Stream: Cloudy October “inlaw (alternate take)”
Stream: Blackalicious “Lyric Fathom”
Stream: Siah “Repetition”
When I first listened to relative newcomer and Portland, Oregon native Cloudy October’s The Aviator Is Dead EP,1 I failed to comprehend most of its lyrics. Very few lines, verses, or ideas were rendered lucid in that first encounter. I knew for certain that I liked the sound of the record, though. Cloudy October’s decision to use dry sounding drums and eschew the sludgy low-end that suffocates the vocals of so many indie rappers is a wise one. His rhymes land in and out of pocket and he switches up his style frequently but every syllable comes across crisp and clear, rendering his strange and diverse style less beguiling to those encountering it for the first time.

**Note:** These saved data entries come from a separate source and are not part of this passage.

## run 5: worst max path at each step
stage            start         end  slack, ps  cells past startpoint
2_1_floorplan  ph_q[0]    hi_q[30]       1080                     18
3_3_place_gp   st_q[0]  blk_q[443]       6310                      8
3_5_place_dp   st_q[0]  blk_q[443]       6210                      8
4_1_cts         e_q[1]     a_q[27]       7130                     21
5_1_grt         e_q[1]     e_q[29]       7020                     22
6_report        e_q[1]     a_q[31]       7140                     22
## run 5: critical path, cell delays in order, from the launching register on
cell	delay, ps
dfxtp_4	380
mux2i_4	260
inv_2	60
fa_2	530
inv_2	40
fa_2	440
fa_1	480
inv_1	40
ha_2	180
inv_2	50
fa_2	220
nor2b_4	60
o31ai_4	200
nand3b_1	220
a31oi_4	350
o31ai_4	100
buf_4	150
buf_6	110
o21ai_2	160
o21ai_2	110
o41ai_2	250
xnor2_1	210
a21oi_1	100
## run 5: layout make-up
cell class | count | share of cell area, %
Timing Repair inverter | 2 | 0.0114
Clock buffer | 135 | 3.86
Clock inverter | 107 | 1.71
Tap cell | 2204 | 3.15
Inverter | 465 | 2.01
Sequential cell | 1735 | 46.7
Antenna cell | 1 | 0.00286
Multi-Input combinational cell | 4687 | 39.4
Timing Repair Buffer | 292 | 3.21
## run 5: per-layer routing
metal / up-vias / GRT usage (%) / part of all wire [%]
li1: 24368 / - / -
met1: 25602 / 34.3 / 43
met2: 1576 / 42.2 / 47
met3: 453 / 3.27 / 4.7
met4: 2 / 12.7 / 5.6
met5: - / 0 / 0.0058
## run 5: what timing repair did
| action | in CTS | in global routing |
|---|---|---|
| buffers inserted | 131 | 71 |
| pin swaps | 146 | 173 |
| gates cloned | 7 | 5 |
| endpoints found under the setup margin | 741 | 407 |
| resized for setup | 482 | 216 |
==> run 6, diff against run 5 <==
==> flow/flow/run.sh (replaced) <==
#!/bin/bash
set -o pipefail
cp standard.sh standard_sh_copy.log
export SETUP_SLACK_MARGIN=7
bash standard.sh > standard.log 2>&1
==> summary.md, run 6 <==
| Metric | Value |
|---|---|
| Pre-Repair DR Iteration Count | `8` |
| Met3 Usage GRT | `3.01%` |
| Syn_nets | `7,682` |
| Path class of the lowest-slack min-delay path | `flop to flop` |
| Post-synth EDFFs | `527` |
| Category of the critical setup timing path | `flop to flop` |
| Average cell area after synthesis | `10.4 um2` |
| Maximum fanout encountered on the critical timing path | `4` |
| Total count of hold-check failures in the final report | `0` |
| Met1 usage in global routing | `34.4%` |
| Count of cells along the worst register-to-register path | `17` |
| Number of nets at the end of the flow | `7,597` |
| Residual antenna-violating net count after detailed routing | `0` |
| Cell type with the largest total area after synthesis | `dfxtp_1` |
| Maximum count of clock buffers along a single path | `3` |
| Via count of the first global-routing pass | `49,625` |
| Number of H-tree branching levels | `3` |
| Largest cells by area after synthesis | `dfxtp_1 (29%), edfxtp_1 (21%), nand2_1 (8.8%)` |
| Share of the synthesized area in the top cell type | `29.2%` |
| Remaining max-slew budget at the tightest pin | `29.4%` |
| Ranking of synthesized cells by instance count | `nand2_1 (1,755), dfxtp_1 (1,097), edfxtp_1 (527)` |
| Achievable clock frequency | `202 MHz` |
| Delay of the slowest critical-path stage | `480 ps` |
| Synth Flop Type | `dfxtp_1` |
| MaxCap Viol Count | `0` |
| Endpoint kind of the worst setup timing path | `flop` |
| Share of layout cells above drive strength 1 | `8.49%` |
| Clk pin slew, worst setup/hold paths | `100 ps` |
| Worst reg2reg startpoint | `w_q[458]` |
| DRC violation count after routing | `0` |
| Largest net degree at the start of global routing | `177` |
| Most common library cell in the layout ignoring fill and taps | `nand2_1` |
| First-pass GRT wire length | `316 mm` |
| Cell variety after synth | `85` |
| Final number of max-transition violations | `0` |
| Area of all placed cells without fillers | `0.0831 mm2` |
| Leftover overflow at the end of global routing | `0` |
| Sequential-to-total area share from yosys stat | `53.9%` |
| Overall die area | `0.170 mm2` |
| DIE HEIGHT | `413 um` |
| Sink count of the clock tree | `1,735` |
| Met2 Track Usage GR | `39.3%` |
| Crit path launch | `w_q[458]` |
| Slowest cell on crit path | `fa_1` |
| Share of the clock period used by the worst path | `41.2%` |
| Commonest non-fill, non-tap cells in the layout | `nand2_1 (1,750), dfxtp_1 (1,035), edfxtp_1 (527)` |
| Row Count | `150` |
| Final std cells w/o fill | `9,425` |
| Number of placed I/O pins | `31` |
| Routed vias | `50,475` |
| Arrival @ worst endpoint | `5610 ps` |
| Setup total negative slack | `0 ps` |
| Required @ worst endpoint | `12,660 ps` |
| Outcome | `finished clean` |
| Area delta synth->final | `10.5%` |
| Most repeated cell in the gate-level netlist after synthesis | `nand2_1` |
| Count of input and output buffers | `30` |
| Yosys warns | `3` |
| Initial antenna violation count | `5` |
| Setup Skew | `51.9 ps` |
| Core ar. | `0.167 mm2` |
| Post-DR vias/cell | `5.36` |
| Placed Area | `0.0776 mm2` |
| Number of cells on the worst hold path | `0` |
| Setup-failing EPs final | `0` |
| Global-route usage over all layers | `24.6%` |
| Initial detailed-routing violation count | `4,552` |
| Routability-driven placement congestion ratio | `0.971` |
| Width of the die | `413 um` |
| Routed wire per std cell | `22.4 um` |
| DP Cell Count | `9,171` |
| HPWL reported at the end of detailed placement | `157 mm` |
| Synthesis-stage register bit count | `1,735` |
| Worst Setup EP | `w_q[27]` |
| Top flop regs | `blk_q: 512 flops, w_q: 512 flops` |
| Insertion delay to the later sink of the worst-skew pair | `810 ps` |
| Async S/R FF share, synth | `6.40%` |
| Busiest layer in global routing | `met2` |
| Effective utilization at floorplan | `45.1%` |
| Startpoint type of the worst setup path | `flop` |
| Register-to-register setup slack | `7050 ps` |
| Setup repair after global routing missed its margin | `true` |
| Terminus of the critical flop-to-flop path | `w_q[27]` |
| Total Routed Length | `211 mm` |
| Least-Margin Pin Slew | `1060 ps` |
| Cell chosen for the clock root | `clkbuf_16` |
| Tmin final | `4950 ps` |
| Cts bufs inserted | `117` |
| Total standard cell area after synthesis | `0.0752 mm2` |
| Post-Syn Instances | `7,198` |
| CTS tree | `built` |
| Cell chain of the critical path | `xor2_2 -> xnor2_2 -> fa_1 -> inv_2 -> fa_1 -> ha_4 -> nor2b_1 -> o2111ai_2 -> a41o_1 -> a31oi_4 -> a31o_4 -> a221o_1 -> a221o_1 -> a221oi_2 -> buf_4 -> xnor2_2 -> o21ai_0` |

I concluded that I understood The Aviator Is Dead at its most basic level, and felt slightly less guilty about procrastinating on the daunting task of interpretation. To reward myself, I replayed the EP in its entirety and just sat back and soaked it in, not stopping to contemplate anything, even the meaning of its title. During this session my mind wandered nearly as often as Cloudy October switched his delivery or new and confounding sounds were introduced into the mix. At some point I realized that it had been ages since I had been this mystified by a recording; I had nearly forgotten what it felt like to relish the act of deciphering lyrics, to sit down with a cassette tape or a piece of vinyl and play it until it made sufficient sense.
I’ve never been one for overly familiar second rate comfort rap; if I want to hear a Gang Starr record I’ll put on a Gang Starr record. Let the bizarre and the seemingly unknowable records make their way down the pike along with the famously proficient and the grandfathered tried and true acts, I say. I was an undergraduate at Rutgers University in New Brunswick, NJ from 1997 to 2001, and during most of that time an electronica-centered record shop on Easton Avenue called Planet X kept a fully stocked hip hop vinyl section and had four (!) Technics turntables set up for customers to sample potential purchases. I practically lived in the store in between classes; during that time I discovered dozens of challenging, astounding records.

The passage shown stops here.